`src/rtl/core/grbc_pkg.sv`:
```
// Package for the gyro rate bias correction block: the job item type passed
// from the front to the back, register indexes, divider sizes and constants.
// Depends on nothing; every other file of the block uses it by scoped names.
package grbc_pkg;

    // Configuration register indexes.
    localparam logic [7:0] REG_CAL_SAMPLES  = 8'd0;
    localparam logic [7:0] REG_SENSOR_READY = 8'd1;

    localparam logic [15:0] CAL_SAMPLES_RESET = 16'd200;

    // Default depth of the job queue between front and back.
    localparam int QUEUE_DEPTH = 2;

    // Bias divider: 16-bit divisor, 24 quotient bits, one bit per cycle.
    // The dividend is known to be below den * 2**24, so it fits in 40 bits.
    localparam int DIV_DEN_W = 16;
    localparam int DIV_Q_W   = 24;
    localparam int DIV_NUM_W = DIV_DEN_W + DIV_Q_W;

    // Sensitivity 65.5 LSB per deg/s: rate = diff * 2 / 131.
    localparam int SENS_DEN  = 131;
    localparam int SENS_HALF = SENS_DEN / 2;

    // Division by 131 as a multiplication: 2**34 / 131 rounded up gives the
    // exact quotient for every numerator below 2**28.
    localparam int          SENS_SHIFT = 34;
    localparam logic [26:0] SENS_RECIP = 27'd131144040;

    // Work that the back has to carry out for one item.
    typedef enum logic [1:0] {
        OP_NONE,
        OP_BIAS,
        OP_RATE
    } op_t;

    typedef struct packed {
        op_t                op;
        logic signed [15:0] raw;
        logic signed [31:0] sum;
        logic [15:0]        good;
        logic [15:0]        fail_count;
        logic               cal_done;
        logic               cal_ok;
    } job_t;

endpackage

```
`src/rtl/core/grbc_front.sv`:
```
// Front of the gyro rate bias correction block: configuration registers,
// calibration counters and the failure run; turns each item into a job.
// Depends on grbc_pkg.
module grbc_front (
    input  logic              aclk,
    input  logic              aresetn,
    // Configuration write channel.
    input  logic              cfg_valid,
    output logic              cfg_ready,
    input  logic [7:0]        cfg_index,
    input  logic [15:0]       cfg_data,
    // Input item channel.
    input  logic              s_valid,
    output logic              s_ready,
    input  logic              s_command,
    input  logic signed [15:0] s_raw_rate,
    input  logic              s_read_ok,
    // Job queue side.
    input  logic              q_full,
    output logic              q_push,
    output grbc_pkg::job_t    q_job
);

    logic [15:0]        cal_samples_reg;
    logic               sensor_ready_reg;
    logic signed [31:0] cal_sum_reg, cal_sum_next;
    logic [15:0]        cal_good_reg, cal_good_next;
    logic [15:0]        cal_attempts_reg, cal_attempts_next;
    logic [15:0]        fail_run_reg, fail_run_next;

    logic               accept;
    logic signed [31:0] sum_upd;
    logic [15:0]        good_upd;
    logic [16:0]        att_upd;
    logic               run_done;
    logic               bias_ok;
    logic               meas_fail;

    assign cfg_ready = 1'b1;
    assign s_ready   = !q_full;
    assign accept    = s_valid && s_ready;
    assign q_push    = accept;

    // Classify the item, update the counters and build its job.
    always_comb begin
        sum_upd   = cal_sum_reg + (s_read_ok ? 32'(s_raw_rate) : 32'sd0);
        good_upd  = cal_good_reg + {15'd0, s_read_ok};
        att_upd   = {1'b0, cal_attempts_reg} + 17'd1;
        run_done  = att_upd >= {1'b0, cal_samples_reg};
        bias_ok   = (good_upd != 16'd0) && (good_upd >= {1'b0, cal_samples_reg[15:1]});
        meas_fail = !sensor_ready_reg || !s_read_ok;

        cal_sum_next      = cal_sum_reg;
        cal_good_next     = cal_good_reg;
        cal_attempts_next = cal_attempts_reg;
        fail_run_next     = fail_run_reg;

        q_job.op         = grbc_pkg::OP_NONE;
        q_job.raw        = s_raw_rate;
        q_job.sum        = sum_upd;
        q_job.good       = good_upd;
        q_job.cal_done   = 1'b0;
        q_job.cal_ok     = 1'b0;

        if (!s_command) begin
            // Calibration sample: a run ends once the attempts reach the target.
            if (run_done) begin
                q_job.cal_done    = 1'b1;
                q_job.cal_ok      = bias_ok;
                q_job.op          = bias_ok ? grbc_pkg::OP_BIAS : grbc_pkg::OP_NONE;
                cal_sum_next      = 32'sd0;
                cal_good_next     = 16'd0;
                cal_attempts_next = 16'd0;
            end else begin
                cal_sum_next      = sum_upd;
                cal_good_next     = good_upd;
                cal_attempts_next = att_upd[15:0];
            end
        end else begin
            // Measurement sample: failures count up and saturate; a good one clears the run and asks for a rate.
            if (meas_fail) begin
                if (fail_run_reg != 16'hFFFF) begin
                    fail_run_next = fail_run_reg + 16'd1;
                end
            end else begin
                fail_run_next = 16'd0;
                q_job.op      = grbc_pkg::OP_RATE;
            end
        end

        q_job.fail_count = fail_run_next;
    end

    // Configuration registers.
    always_ff @(posedge aclk) begin
        if (!aresetn) begin
            cal_samples_reg  <= grbc_pkg::CAL_SAMPLES_RESET;
            sensor_ready_reg <= 1'b0;
        end else if (cfg_valid && cfg_ready) begin
            if (cfg_index == grbc_pkg::REG_CAL_SAMPLES) begin
                cal_samples_reg <= cfg_data;
            end else if (cfg_index == grbc_pkg::REG_SENSOR_READY) begin
                sensor_ready_reg <= cfg_data[0];
            end
        end
    end

    // Calibration and failure state.
    always_ff @(posedge aclk) begin
        if (!aresetn) begin
            cal_sum_reg      <= 32'sd0;
            cal_good_reg     <= 16'd0;
            cal_attempts_reg <= 16'd0;
            fail_run_reg     <= 16'd0;
        end else if (accept) begin
            cal_sum_reg      <= cal_sum_next;
            cal_good_reg     <= cal_good_next;
            cal_attempts_reg <= cal_attempts_next;
            fail_run_reg     <= fail_run_next;
        end
    end

endmodule

```
## src/rtl/core/grbc_pkg.sv

```systemverilog
// Package for the gyro rate bias correction block: the job item type passed
// from the front to the back, register indexes, divider sizes and constants.
// Depends on nothing; every other file of the block uses it by scoped names.
package grbc_pkg;

    // Configuration register indexes.
    localparam logic [7:0] REG_CAL_SAMPLES  = 8'd0;
    localparam logic [7:0] REG_SENSOR_READY = 8'd1;

    localparam logic [15:0] CAL_SAMPLES_RESET = 16'd200;

    // Default depth of the job queue between front and back.
    localparam int QUEUE_DEPTH = 2;

    // Bias divider: 16-bit divisor, 24 quotient bits, one bit per cycle.
    // The dividend is known to be below den * 2**24, so it fits in 40 bits.
    localparam int DIV_DEN_W = 16;
    localparam int DIV_Q_W   = 24;
    localparam int DIV_NUM_W = DIV_DEN_W + DIV_Q_W;

    // Sensitivity 65.5 LSB per deg/s: rate = diff * 2 / 131.
    localparam int SENS_DEN  = 131;
    localparam int SENS_HALF = SENS_DEN / 2;

    // Division by 131 as a multiplication: 2**34 / 131 rounded up gives the
    // exact quotient for every numerator below 2**28.
    localparam int          SENS_SHIFT = 34;
    localparam logic [26:0] SENS_RECIP = 27'd131144040;

    // Work that the back has to carry out for one item.
    typedef enum logic [1:0] {
        OP_NONE,
        OP_BIAS,
        OP_RATE
    } op_t;

    typedef struct packed {
        op_t                op;
        logic signed [15:0] raw;
        logic signed [31:0] sum;
        logic [15:0]        good;
        logic [15:0]        fail_count;
        logic               cal_done;
        logic               cal_ok;
    } job_t;

endpackage

```

## src/rtl/core/grbc_queue.sv

```systemverilog
// Job queue between the front and the back of the gyro rate bias correction
// block; a small register FIFO. Depends on grbc_pkg.
module grbc_queue #(
    parameter int DEPTH = grbc_pkg::QUEUE_DEPTH
) (
    input  logic           aclk,
    input  logic           aresetn,
    input  logic           push,
    input  grbc_pkg::job_t push_job,
    output logic           full,
    input  logic           pop,
    output grbc_pkg::job_t pop_job,
    output logic           empty
);

    localparam int PTR_W = $clog2(DEPTH);
    localparam int CNT_W = $clog2(DEPTH + 1);

    grbc_pkg::job_t   mem_reg [DEPTH];
    logic [PTR_W-1:0] wr_ptr_reg;
    logic [PTR_W-1:0] rd_ptr_reg;
    logic [CNT_W-1:0] count_reg;

    assign full    = count_reg == CNT_W'(DEPTH);
    assign empty   = count_reg == '0;
    assign pop_job = mem_reg[rd_ptr_reg];

    // Entry storage.
    always_ff @(posedge aclk) begin
        if (push) begin
            mem_reg[wr_ptr_reg] <= push_job;
        end
    end

    // Pointers and fill count.
    always_ff @(posedge aclk) begin
        if (!aresetn) begin
            wr_ptr_reg <= '0;
            rd_ptr_reg <= '0;
            count_reg  <= '0;
        end else begin
            if (push) begin
                wr_ptr_reg <= (wr_ptr_reg == PTR_W'(DEPTH - 1)) ? '0 : wr_ptr_reg + 1'b1;
            end
            if (pop) begin
                rd_ptr_reg <= (rd_ptr_reg == PTR_W'(DEPTH - 1)) ? '0 : rd_ptr_reg + 1'b1;
            end
            if (push && !pop) begin
                count_reg <= count_reg + 1'b1;
            end else if (pop && !push) begin
                count_reg <= count_reg - 1'b1;
            end
        end
    end

endmodule

```

## config.mk

```make
export PLATFORM = sky130hd
export DESIGN_NAME = grbc_queue
export DESIGN_NICKNAME = d
export VERILOG_FILES = /design/src/rtl/core/grbc_pkg.sv /design/src/rtl/core/grbc_queue.sv
export SDC_FILE = /design/constraint.sdc
export NUM_CORES = 1
export LEC_CHECK = 0
export ABC_CLOCK_PERIOD_IN_PS = 13300
export BUFFER_PORTS_ARGS = -buffer_cell sky130_fd_sc_hd__buf_4
export CAP_MARGIN = 20
export CORE_MARGIN = 4
export CORE_UTILIZATION = 40
export CTS_BUF_LIST = sky130_fd_sc_hd__clkbuf_8
export CTS_CLUSTER_DIAMETER = 80
export DETAILED_ROUTE_END_ITERATION = 16
export PLACE_DENSITY = 0.63
export SYNTH_ARGS = -nofsm -noshare
export SYNTH_HDL_FRONTEND = slang
export SYNTH_SLANG_ARGS = --single-unit
```

## constraint.sdc

```tcl
create_clock -name aclk -period 13.3 [get_ports aclk]
set_input_delay 1.33 -clock aclk [delete_from_list [all_inputs] [get_ports aclk]]
set_output_delay 1.33 -clock aclk [all_outputs]
set_load 0.03 [all_outputs]
```

Word-level counts from Yosys, hierarchy flattened:

Memory sizes are Yosys's and may differ from the RTL's. A register that Yosys moved wholly into a read port is not among the register bits.
Index checks and enable logic that the tools add are counted.

* memories: 1
* RAM bits: 168
* word-level logic and storage cells: 23
* flip-flop bits (word level): 4
* input bits: 88
* output and inout port bits: 86

Memories
* mem_reg: words 2, bits a word 84, rd ports 1, clocked after Yosys merged registers in 1, write ports 1, RTL line grbc_queue.sv:19 `grbc_pkg::job_t mem_reg [DEPTH];`

* equal/unequal tests: 1
* add/sub/neg operators: 4
* multiplexer cells: 8
* reduce and logical (&&, ||, !) cells: 6

Operator list (number)
* two-way mux 1 bit: 6
* two-way mux 2 bit: 2
* adder 1 bit (second input constant): 2
* adder 2 x 1 -> 2 bit (second input constant): 1
* equality test 2 bit (second input constant): 1
* logical AND 1 bit: 2
* zero test 1 bit: 2
* zero test 2 bit: 1
* nonzero test 2 bit: 1
* subtractor 2 x 1 -> 2 bit (second input constant): 1

Depth between registers and ports, before layout:

Gate-level depths: netlist of run 1.

* word-level depth: 4
* mapped depth: 5
* depth with buffers taken out: 5

Worst setup path after synthesis of run 1:

Ideal clock, no wire load.

* kind: input to register
* start: input push
* end: memory mem_reg[0][0] (netlist bit) (enable)
* path buffers: 0
* data required time: 12762 ps
* setup time: 538 ps
* stages: 1
* slack: 7733 ps
* data arrival time: 5030 ps
* path through: nor2b_1

* longest elaborated chain between the ends: 2

Ends and longest elaborated chain
* from (decl): RTL line grbc_queue.sv:8 `input logic push,`
* two-way mux 1 bit: RTL line grbc_queue.sv:30 `if (push) begin`
* two-way mux 1 bit (not written as such): RTL line grbc_queue.sv:31 `mem_reg[wr_ptr_reg] <= push_job;`
* to (decl): RTL line grbc_queue.sv:19

Every way passes these cells.
File: src/rtl/brle_pkg.sv
package brle_pkg;

  // Byte and count widths of the encoder
  localparam int BYTE_W = 8;
  localparam int CNT_W  = 6;

  // Command codes passed from the front to the back
  localparam logic [1:0] OP_APPEND = 2'd0;
  localparam logic [1:0] OP_FLUSH  = 2'd1;
  localparam logic [1:0] OP_REPEAT = 2'd2;

  // Number of command slots one input transaction can produce
  localparam int SLOTS = 4;

  typedef struct packed {
    logic [1:0]        op;
    logic [BYTE_W-1:0] data;
    logic [CNT_W-1:0]  len;
    logic              step_last;
    logic              block_end;
  } cmd_t;

endpackage

File: src/rtl/brle_if.sv
interface brle_in_if;
  logic       valid;
  logic       ready;
  logic [7:0] data_byte;
  logic       block_last;

  modport source (output valid, output data_byte, output block_last, input ready);
  modport sink   (input valid, input data_byte, input block_last, output ready);
endinterface
[config.mk]
export PLATFORM = sky130hd
export DESIGN_NAME = coordinate_to_ddmm_ascii_unit
export DESIGN_NICKNAME = d
export VERILOG_FILES = /design/src/hw/rtl/ddmm_pkg.sv /design/src/hw/rtl/ddmm_front.sv /design/src/hw/rtl/ddmm_queue.sv /design/src/hw/rtl/ddmm_back.sv /design/src/hw/rtl/coordinate_to_ddmm_ascii_unit.sv
export SDC_FILE = /design/constraint.sdc
export NUM_CORES = 2
export LEC_CHECK = 0
export BUFFER_PORTS_ARGS = -buffer_cell sky130_fd_sc_hd__buf_2
export CORE_UTILIZATION = 50
export DETAILED_ROUTE_END_ITERATION = 16
export PLACE_DENSITY = 0.69
export RECOVER_POWER = 50
export SKIP_CTS_REPAIR_TIMING = 1
export SLEW_MARGIN = 20
export SYNTH_ARGS = -nofsm -noshare
export SYNTH_HDL_FRONTEND = slang
export SYNTH_SLANG_ARGS = --single-unit
[constraint.sdc]
create_clock -name clock -period 9.5 [get_ports clock]
set_clock_uncertainty 0.05 [all_clocks]
set_input_delay 0.475 -clock clock [delete_from_list [all_inputs] [get_ports clock]]
set_output_delay 0.475 -clock clock [all_outputs]
set_load 0.01 [all_outputs]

• [Exercise]
Count the lines in the records above that contain "longest", please, and give the number without any other words.

• [Answer to this problem]
2